Finley’s heavy brows masked his eyes. “Now that’s not a question you put to a ship’s captain, boy.”

Howie felt his cheeks color. “I’m real sorry, sir.”

“Huh,” Finley grunted. “Three.” He held up his fingers. “I lost three. All of ’em in the goddam ocean we’re sailing now.” He looked Howie up and down. “Don’t know what you plan to do with yourself, Cory. But you might think hard on a life at sea. It’s about the finest thing a man can do. I might take you on myself.”

Howie forced a smile. “Thank you, Captain Finley. I sure will think about that.”

Captain Finley nodded and stalked off, shouting orders to his crew.

“Well, I thought on it some,” Howie muttered at Finley’s back. “I don’t guess I’ll have to think about it again.”

He stood and watched the sea. Late on the afternoon before, Jones had pointed far to starboard at the hundreds of small islands off the shore. The gray points of land looked peculiar; most were no more than stubs, ragged mounds of stone that seldom rose more than twenty feet above the sea.

“Don’t appear real natural, do they?” Jones had said. “That’s because they aren’t, Cory.
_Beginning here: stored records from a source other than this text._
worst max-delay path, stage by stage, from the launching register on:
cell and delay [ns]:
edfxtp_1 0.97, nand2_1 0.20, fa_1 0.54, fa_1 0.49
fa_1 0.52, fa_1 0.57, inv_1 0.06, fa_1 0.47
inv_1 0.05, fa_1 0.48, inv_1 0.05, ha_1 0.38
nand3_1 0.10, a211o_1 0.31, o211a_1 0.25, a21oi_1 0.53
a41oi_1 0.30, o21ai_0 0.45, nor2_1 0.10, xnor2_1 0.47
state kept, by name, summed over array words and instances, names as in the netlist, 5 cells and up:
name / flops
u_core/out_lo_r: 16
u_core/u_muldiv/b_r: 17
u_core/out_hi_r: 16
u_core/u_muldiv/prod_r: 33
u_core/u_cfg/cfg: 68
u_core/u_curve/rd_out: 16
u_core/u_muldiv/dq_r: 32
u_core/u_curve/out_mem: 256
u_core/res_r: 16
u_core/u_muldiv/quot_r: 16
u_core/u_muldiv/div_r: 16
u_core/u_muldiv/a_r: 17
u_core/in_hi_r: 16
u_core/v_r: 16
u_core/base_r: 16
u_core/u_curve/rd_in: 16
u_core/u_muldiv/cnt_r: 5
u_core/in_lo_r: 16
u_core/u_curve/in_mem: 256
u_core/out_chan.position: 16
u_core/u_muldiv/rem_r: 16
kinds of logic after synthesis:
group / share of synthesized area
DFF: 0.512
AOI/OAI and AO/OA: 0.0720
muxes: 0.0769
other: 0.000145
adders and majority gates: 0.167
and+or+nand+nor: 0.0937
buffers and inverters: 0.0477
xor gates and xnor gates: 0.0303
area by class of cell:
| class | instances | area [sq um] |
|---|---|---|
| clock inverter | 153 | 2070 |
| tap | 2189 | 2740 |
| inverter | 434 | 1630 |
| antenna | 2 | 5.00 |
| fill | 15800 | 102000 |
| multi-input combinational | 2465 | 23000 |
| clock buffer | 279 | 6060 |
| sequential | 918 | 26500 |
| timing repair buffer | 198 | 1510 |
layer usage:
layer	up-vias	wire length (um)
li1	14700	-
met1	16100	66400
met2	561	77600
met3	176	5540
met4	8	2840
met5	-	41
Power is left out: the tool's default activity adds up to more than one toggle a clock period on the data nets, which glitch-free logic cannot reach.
`src/rtl/multi_device_copy_coherency_directory_core_macros.svh`:
```
// Assertion macros shared by the coherency directory RTL.
`ifndef MULTI_DEVICE_COPY_COHERENCY_DIRECTORY_CORE_MACROS_SVH
`define MULTI_DEVICE_COPY_COHERENCY_DIRECTORY_CORE_MACROS_SVH

// Check that a condition implies an expression in the same cycle.
`define MDCCD_ASSERT_IMP(lbl, cond, expr) \
    lbl: assert property (@(posedge i_clk) disable iff (!i_rst_n) (cond) |-> (expr)) \
        else $error("coherency directory assertion failed");

// Check that a condition implies an expression in the next cycle.
`define MDCCD_ASSERT_NXT(lbl, cond, expr) \
    lbl: assert property (@(posedge i_clk) disable iff (!i_rst_n) (cond) |=> (expr)) \
        else $error("coherency directory assertion failed");

`endif

```
`src/rtl/mdccd_pkg.sv`:
```
// Shared types, codes and sizes of the coherency directory.
package mdccd_pkg;

    localparam int DEVICES = 8;
    localparam int DEV_W   = (DEVICES > 1) ? $clog2(DEVICES) : 1;

    localparam int ACT_W   = 3;
    localparam int DEVF_W  = 3;
    localparam int VER_W   = 32;
    localparam int RC_W    = 16;
    localparam int ST_W    = 2;
    localparam int STAT_W  = 2;
    localparam int OWNER_W = 4;

    localparam int S_TDATA_W = 40;
    localparam int S_TUSER_W = 3;
    localparam int M_TDATA_W = 16;

    // Action codes
    localparam logic [ACT_W-1:0] ACT_CREATE  = 3'd0;
    localparam logic [ACT_W-1:0] ACT_ATTACH  = 3'd1;
    localparam logic [ACT_W-1:0] ACT_DETACH  = 3'd2;
    localparam logic [ACT_W-1:0] ACT_SET_VER = 3'd3;
    localparam logic [ACT_W-1:0] ACT_ACQUIRE = 3'd4;

    // Coherency states
    localparam logic [ST_W-1:0] CS_INVALID   = 2'd0;
    localparam logic [ST_W-1:0] CS_SHARED    = 2'd1;
    localparam logic [ST_W-1:0] CS_EXCLUSIVE = 2'd2;
    localparam logic [ST_W-1:0] CS_OWNED     = 2'd3;

    // Result status codes
    localparam logic [STAT_W-1:0] STAT_OK        = 2'd0;
    localparam logic [STAT_W-1:0] STAT_BUSY      = 2'd1;
    localparam logic [STAT_W-1:0] STAT_NO_COPY   = 2'd2;
    localparam logic [STAT_W-1:0] STAT_NO_SOURCE = 2'd3;

    // Unsigned all-ones "none" value for owner and source slot
    localparam logic [OWNER_W-1:0] SLOT_NONE = 4'hF;

    typedef struct packed {
        logic [ACT_W-1:0]  action;
        logic [DEVF_W-1:0] device;
        logic              want_read;
        logic              want_write;
        logic [VER_W-1:0]  new_version;
    } t_item;

    typedef struct packed {
        logic [STAT_W-1:0]  status;
        logic               transfer_needed;
        logic [OWNER_W-1:0] source_device;
        logic [ST_W-1:0]    device_state;
        logic [OWNER_W-1:0] owner;
    } t_result;

    typedef struct packed {
        logic capture;
        logic compare;
        logic commit;
    } t_dp_cmd;

endpackage

```
`src/rtl/mdccd_ctrl.sv`:
```
// Sequencing controller: capture, version compare, commit and output handshake.
`include "multi_device_copy_coherency_directory_core_macros.svh"

module mdccd_ctrl (
    input  logic              i_clk,
    input  logic              i_rst_n,
    input  logic              i_in_valid,
    output logic              o_in_ready,
    output logic              o_out_valid,
    input  logic              i_out_ready,
    output mdccd_pkg::t_dp_cmd o_cmd
);
    import mdccd_pkg::*;

    localparam logic [1:0] S_IDLE = 2'd0;
    localparam logic [1:0] S_CMP  = 2'd1;
    localparam logic [1:0] S_EXEC = 2'd2;

    logic [1:0] r_state, n_state;
    logic       r_out_valid, n_out_valid;
    logic       out_free;

    assign out_free    = !r_out_valid || i_out_ready;
    assign o_in_ready  = (r_state == S_IDLE);
    assign o_out_valid = r_out_valid;

    // Step through the phases of one transaction
    always_comb begin
        n_state = r_state;
        o_cmd   = '0;
        unique case (r_state)
            S_IDLE: begin
                if (i_in_valid) begin
                    o_cmd.capture = 1'b1;
                    n_state       = S_CMP;
                end
            end
            S_CMP: begin
                o_cmd.compare = 1'b1;
                n_state       = S_EXEC;
            end
            S_EXEC: begin
                if (out_free) begin
                    o_cmd.commit = 1'b1;
                    n_state      = S_IDLE;
                end
            end
            default: begin
                n_state = S_IDLE;
            end
        endcase
    end

    // Hold the result until the sink takes it
    always_comb begin
        n_out_valid = r_out_valid;
        if (o_cmd.commit) begin
            n_out_valid = 1'b1;
        end else if (i_out_ready) begin
            n_out_valid = 1'b0;
        end
    end

    always_ff @(posedge i_clk) begin
        if (!i_rst_n) begin
            r_state     <= S_IDLE;
            r_out_valid <= 1'b0;
        end else begin
            r_state     <= n_state;
            r_out_valid <= n_out_valid;
        end
    end

    `MDCCD_ASSERT_IMP(a_one_cmd, 1'b1, ($onehot0({o_cmd.capture, o_cmd.compare, o_cmd.commit})))
    `MDCCD_ASSERT_NXT(a_cap_then_cmp, o_cmd.capture, o_cmd.compare)
    `MDCCD_ASSERT_IMP(a_commit_free, o_cmd.commit, (!r_out_valid || i_out_ready))
    `MDCCD_ASSERT_NXT(a_commit_shows, o_cmd.commit, r_out_valid)

endmodule

```
`src/rtl/mdccd_dp.sv`:
```
// Directory datapath: slot registers, version compares, action logic, result register.
`include "multi_device_copy_coherency_directory_core_macros.svh"

module mdccd_dp (
    input  logic               i_clk,
    input  logic               i_rst_n,
    input  mdccd_pkg::t_dp_cmd i_cmd,
    input  mdccd_pkg::t_item   i_item,
    output mdccd_pkg::t_result o_result
);
    import mdccd_pkg::*;

    // Directory entry
    logic [DEVICES-1:0] r_present, n_present;
    logic [ST_W-1:0]    r_state   [DEVICES];
    logic [ST_W-1:0]    n_state   [DEVICES];
    logic [VER_W-1:0]   r_version [DEVICES];
    logic [VER_W-1:0]   n_version [DEVICES];
    logic [RC_W-1:0]    r_readers [DEVICES];
    logic [RC_W-1:0]    n_readers [DEVICES];
    logic [OWNER_W-1:0] r_owner, n_owner;

    // Held transaction and compare flags
    t_item              r_item;
    logic [DEVICES-1:0] r_newer, r_older;
    logic [DEVICES-1:0] n_newer, n_older;
    t_result            r_result, n_result;

    logic [DEVICES-1:0] sel;
    logic               in_range;
    logic               my_present;
    logic [ST_W-1:0]    my_state;
    logic [VER_W-1:0]   my_ver;

    // Decode the addressed slot
    always_comb begin
        in_range   = (int'(r_item.device) < DEVICES);
        my_present = 1'b0;
        my_state   = CS_INVALID;
        my_ver     = '0;
        for (int i = 0; i < DEVICES; i++) begin
            sel[i] = (int'(r_item.device) == i);
            if (sel[i]) begin
                my_present = r_present[i];
                my_state   = r_state[i];
                my_ver     = r_version[i];
            end
        end
    end

    // Compare every slot version with the addressed one
    always_comb begin
        for (int i = 0; i < DEVICES; i++) begin
            n_newer[i] = (r_version[i] > my_ver);
            n_older[i] = (r_version[i] < my_ver);
        end
    end

    // Apply the action
    always_comb begin
        logic [ST_W-1:0]    s;
        logic [OWNER_W-1:0] valid;
        logic               xfer;
        logic               drop_owner;
        logic [DEVICES-1:0] osel;

        n_present  = r_present;
        n_state    = r_state;
        n_version  = r_version;
        n_readers  = r_readers;
        n_owner    = r_owner;
        n_result   = '0;
        n_result.source_device = SLOT_NONE;
        s          = CS_INVALID;
        valid      = r_owner;
        xfer       = 1'b0;
        drop_owner = 1'b0;
        osel       = in_range ? sel : '0;

        unique case (r_item.action)
            ACT_CREATE: begin
                osel    = '0;
                osel[0] = 1'b1;
                if (r_present == '0) begin
                    n_present[0] = 1'b1;
                    n_state[0]   = CS_OWNED;
                    n_version[0] = '0;
                    n_readers[0] = '0;
                    n_owner      = '0;
                end else if (!r_present[0]) begin
                    n_present[0] = 1'b1;
                    n_state[0]   = CS_INVALID;
                    n_version[0] = '0;
                    n_readers[0] = '0;
                end
            end
            ACT_ATTACH: begin
                if (!in_range) begin
                    n_result.status = STAT_NO_COPY;
                end else if (my_present) begin
                    n_result.status = STAT_BUSY;
                end else begin
                    for (int i = 0; i < DEVICES; i++) begin
                        if (sel[i]) begin
                            n_present[i] = 1'b1;
                            n_state[i]   = CS_INVALID;
                            n_version[i] = '0;
                            n_readers[i] = '0;
                        end
                    end
                end
            end
            ACT_DETACH: begin
                if (!in_range || !my_present) begin
                    n_result.status = STAT_NO_COPY;
                end else begin
                    for (int i = 0; i < DEVICES; i++) begin
                        if (sel[i]) begin
                            n_present[i] = 1'b0;
                            n_state[i]   = CS_INVALID;
                            n_version[i] = '0;
                            n_readers[i] = '0;
                        end
                    end
                    if (r_owner == {1'b0, r_item.device}) begin
                        n_owner = SLOT_NONE;
                    end
                end
            end
            ACT_SET_VER: begin
                if (!in_range || !my_present) begin
                    n_result.status = STAT_NO_COPY;
                end else begin
                    for (int i = 0; i < DEVICES; i++) begin
                        if (sel[i]) begin
                            n_version[i] = r_item.new_version;
                        end
                    end
                end
            end
            ACT_ACQUIRE: begin
                if (!in_range || !my_present) begin
                    n_result.status = STAT_NO_COPY;
                end else begin
                    // Find the transfer source: the owner if any, else the last match in slot order
                    if (my_state == CS_INVALID) begin
                        xfer = 1'b1;
                        if (r_owner == SLOT_NONE) begin
                            for (int i = 0; i < DEVICES; i++) begin
                                if (r_present[i] && r_state[i] != CS_INVALID) begin
                                    valid = OWNER_W'(i);
                                end
                            end
                        end
                    end else if (my_state == CS_SHARED) begin
                        for (int i = 0; i < DEVICES; i++) begin
                            if (r_present[i] && r_state[i] == CS_OWNED && r_newer[i]) begin
                                xfer  = 1'b1;
                                valid = OWNER_W'(i);
                            end
                        end
                    end
                    if (!r_item.want_read) begin
                        xfer = 1'b0;
                    end

                    if (xfer && valid[OWNER_W-1]) begin
                        n_result.status = STAT_NO_SOURCE;
                    end else begin
                        // Downgrade or drop the other copies, then update this one
                        for (int i = 0; i < DEVICES; i++) begin
                            s = r_state[i];
                            if (r_item.want_read && !sel[i] && r_present[i]
                                && s != CS_INVALID) begin
                                if (my_state == CS_OWNED && !r_item.want_write) begin
                                    drop_owner = 1'b1;
                                    if (r_older[i]) begin
                                        s = CS_INVALID;
                                    end
                                end
                                if (s == CS_EXCLUSIVE) begin
                                    s = CS_SHARED;
                                end
                            end
                            if (r_item.want_write && r_present[i] && s != CS_INVALID) begin
                                s = CS_SHARED;
                            end
                            if (sel[i]) begin
                                if (r_item.want_read) begin
                                    s = CS_SHARED;
                                    if (r_readers[i] != '1) begin
                                        n_readers[i] = r_readers[i] + RC_W'(1);
                                    end
                                end
                                if (r_item.want_write) begin
                                    s = CS_OWNED;
                                end
                            end
                            n_state[i] = s;
                        end
                        if (drop_owner) begin
                            n_owner = SLOT_NONE;
                        end
                        if (r_item.want_write) begin
                            n_owner = {1'b0, r_item.device};
                        end
                        if (xfer) begin
                            n_result.transfer_needed = 1'b1;
                            n_result.source_device   = valid;
                        end
                    end
                end
            end
            default: begin
                // Unknown action: no change, ok
                osel = '0;
            end
        endcase

        // Report the addressed slot after the action
        for (int i = 0; i < DEVICES; i++) begin
            if (osel[i] && n_present[i]) begin
                n_result.device_state = n_state[i];
            end
        end
        n_result.owner = n_owner;
    end

    // Control state of the entry
    always_ff @(posedge i_clk) begin
        if (!i_rst_n) begin
            r_present <= '0;
            r_owner   <= SLOT_NONE;
            for (int i = 0; i < DEVICES; i++) begin
                r_state[i] <= CS_INVALID;
            end
        end else if (i_cmd.commit) begin
            r_present <= n_present;
            r_owner   <= n_owner;
            r_state   <= n_state;
        end
    end

    // Payload: versions, reader counts, held transaction, result
    always_ff @(posedge i_clk) begin
        if (i_cmd.capture) begin
            r_item <= i_item;
        end
        if (i_cmd.compare) begin
            r_newer <= n_newer;
            r_older <= n_older;
        end
        if (i_cmd.commit) begin
            r_version <= n_version;
            r_readers <= n_readers;
            r_result  <= n_result;
        end
    end

    assign o_result = r_result;

    `MDCCD_ASSERT_IMP(a_owner_present, !r_owner[OWNER_W-1], r_present[r_owner[DEV_W-1:0]])

endmodule

```
`src/rtl/multi_device_copy_coherency_directory_core.sv`:
```
// Top level of the multi-device copy coherency directory.
//
// Use: one directory entry for a datum copied across device slots.
// Input channel (s_axis): one transaction is one action. tuser carries the
// action code; tdata carries device, want_read, want_write and new_version.
// Output channel (m_axis): one result transaction for every input
// transaction, in order, carrying status, transfer flag, source slot,
// resulting slot state and owner.
// Timing: a transaction is taken in the capture phase, the slot versions
// are compared against the addressed slot in the compare phase, and the
// action is applied and its result registered in the commit phase. The
// result and its valid flag are registered together at commit; the block
// takes no new transaction until the current one is committed, following
// the capture / compare / commit sequence of the controller.
// Stall: a registered result waits for the sink; meanwhile the next
// transaction is held in the commit phase and no new one is accepted.
// Reset (synchronous, active low): no copies, all slots invalid, no owner,
// output empty.
module multi_device_copy_coherency_directory_core (
    input  logic                             i_clk,
    input  logic                             i_rst_n,
    input  logic                             i_s_axis_tvalid,
    output logic                             o_s_axis_tready,
    // [2:0] device, [3] want_read, [4] want_write, [36:5] new_version
    input  logic [mdccd_pkg::S_TDATA_W-1:0]  i_s_axis_tdata,
    // [2:0] action
    input  logic [mdccd_pkg::S_TUSER_W-1:0]  i_s_axis_tuser,
    output logic                             o_m_axis_tvalid,
    input  logic                             i_m_axis_tready,
    // [1:0] status, [2] transfer_needed, [6:3] source_device,
    // [8:7] device_state, [12:9] owner
    output logic [mdccd_pkg::M_TDATA_W-1:0]  o_m_axis_tdata
);
    import mdccd_pkg::*;

    t_item   item;
    t_result result;
    t_dp_cmd cmd;

    // Unpack the incoming transaction
    always_comb begin
        item.action      = i_s_axis_tuser[2:0];
        item.device      = i_s_axis_tdata[2:0];
        item.want_read   = i_s_axis_tdata[3];
        item.want_write  = i_s_axis_tdata[4];
        item.new_version = i_s_axis_tdata[36:5];
    end

    mdccd_ctrl u_ctrl (
        .i_clk       (i_clk),
        .i_rst_n     (i_rst_n),
        .i_in_valid  (i_s_axis_tvalid),
        .o_in_ready  (o_s_axis_tready),
        .o_out_valid (o_m_axis_tvalid),
        .i_out_ready (i_m_axis_tready),
        .o_cmd       (cmd)
    );

    mdccd_dp u_dp (
        .i_clk    (i_clk),
        .i_rst_n  (i_rst_n),
        .i_cmd    (cmd),
        .i_item   (item),
        .o_result (result)
    );

    // Pack the result transaction
    assign o_m_axis_tdata = {3'b000, result.owner, result.device_state,
                             result.source_device, result.transfer_needed,
                             result.status};

endmodule
```
`config.mk`:
```
export PLATFORM = sky130hd
export DESIGN_NAME = multi_device_copy_coherency_directory_core
export DESIGN_NICKNAME = d
export VERILOG_FILES = /design/src/rtl/mdccd_pkg.sv /design/src/rtl/mdccd_ctrl.sv /design/src/rtl/mdccd_dp.sv /design/src/rtl/multi_device_copy_coherency_directory_core.sv
export VERILOG_INCLUDE_DIRS = /design/src /design/src/rtl
export SDC_FILE = /design/constraint.sdc
export NUM_CORES = 1
export LEC_CHECK = 0
export ABC_AREA = 1
export CAP_MARGIN = 15
export CORE_MARGIN = 2
export CORE_UTILIZATION = 50
export CTS_CLUSTER_DIAMETER = 40
export DETAILED_ROUTE_END_ITERATION = 8
export DONT_BUFFER_PORTS = 1
export RECOVER_POWER = 50
export SLEW_MARGIN = 30
export SYNTH_ARGS = -nofsm -noshare
export SYNTH_HDL_FRONTEND = slang
export SYNTH_HIERARCHICAL = 1
export SYNTH_SLANG_ARGS = --single-unit
```
`constraint.sdc`:
```
create_clock -name i_clk -period 6.2 [get_ports i_clk]
set_clock_uncertainty 0.2 [all_clocks]
set_input_delay 0.62 -clock i_clk [delete_from_list [all_inputs] [get_ports i_clk]]
set_output_delay 0.62 -clock i_clk [all_outputs]
set_load 0.02 [all_outputs]
```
What you’re looking at now is Old Los Angeles town. There’s a whole city there on the bottom. Right about
there
is where the shore used to be.” He waved his hand vaguely to the right.

“The War did that?” Howie couldn’t imagine such devastation, or what might have caused it.

“Partly the War,” Jones said. “Folks say it was more than that, though. That the unholy weapons of the time loosed something in the earth. The land just heaved up and cracked in two, and drowned the whole coast in the sea. Forty, fifty miles inland, and a hundred miles wide. No one can say if it happened that way—but the city’s down there, and that’s a fact.”

Howie could think of nothing to say. Long after Jones left, he stood and watched the dreary islands, until they vanished far astern.

N
ew Los Angeles was a hundred miles or more up the coast from the sunken older city. Howie remembered Tallahassee, and once again questioned the wisdom of naming new towns the same as places that had suffered a terrible fate. It didn’t seem like a good idea, but people didn’t appear to mind.

When the harbor came into view, Howie forgot all thoughts of ancient disaster and desolation. The port was a wondrous thing to see. Mountains marched right down to blue water, and hundreds of white structures sparkled in the sun. Everything seemed white and clean. The city sprawled along the bay—a bay which hadn’t been there before the Great War, Jones explained—and fine houses climbed the side of the green, forested slopes behind.

There was too much to see all at once. The harbor itself was full of vessels of all kinds. Howie was amazed to see some ships with canted, brightly colored sails. These great planes of canvas pictured strange and frightening beasts, lizards with bat like wings and open maws that breathed fire, other creatures with long sharp teeth and eyes like pumpkin seeds. More astonishing than the vividly colored sails were the tall black cylinders that sprouted amidships on these vessels. Often there were three or four cylinders in a row. At first, Howie thought the ships were simply on fire. Then, as they passed a ship close to port, he saw the tall columns were chimneys that belched forth clouds of gray smoke. Lorene had told him there were ships that had chimneys, but he hadn’t much believed her at the time.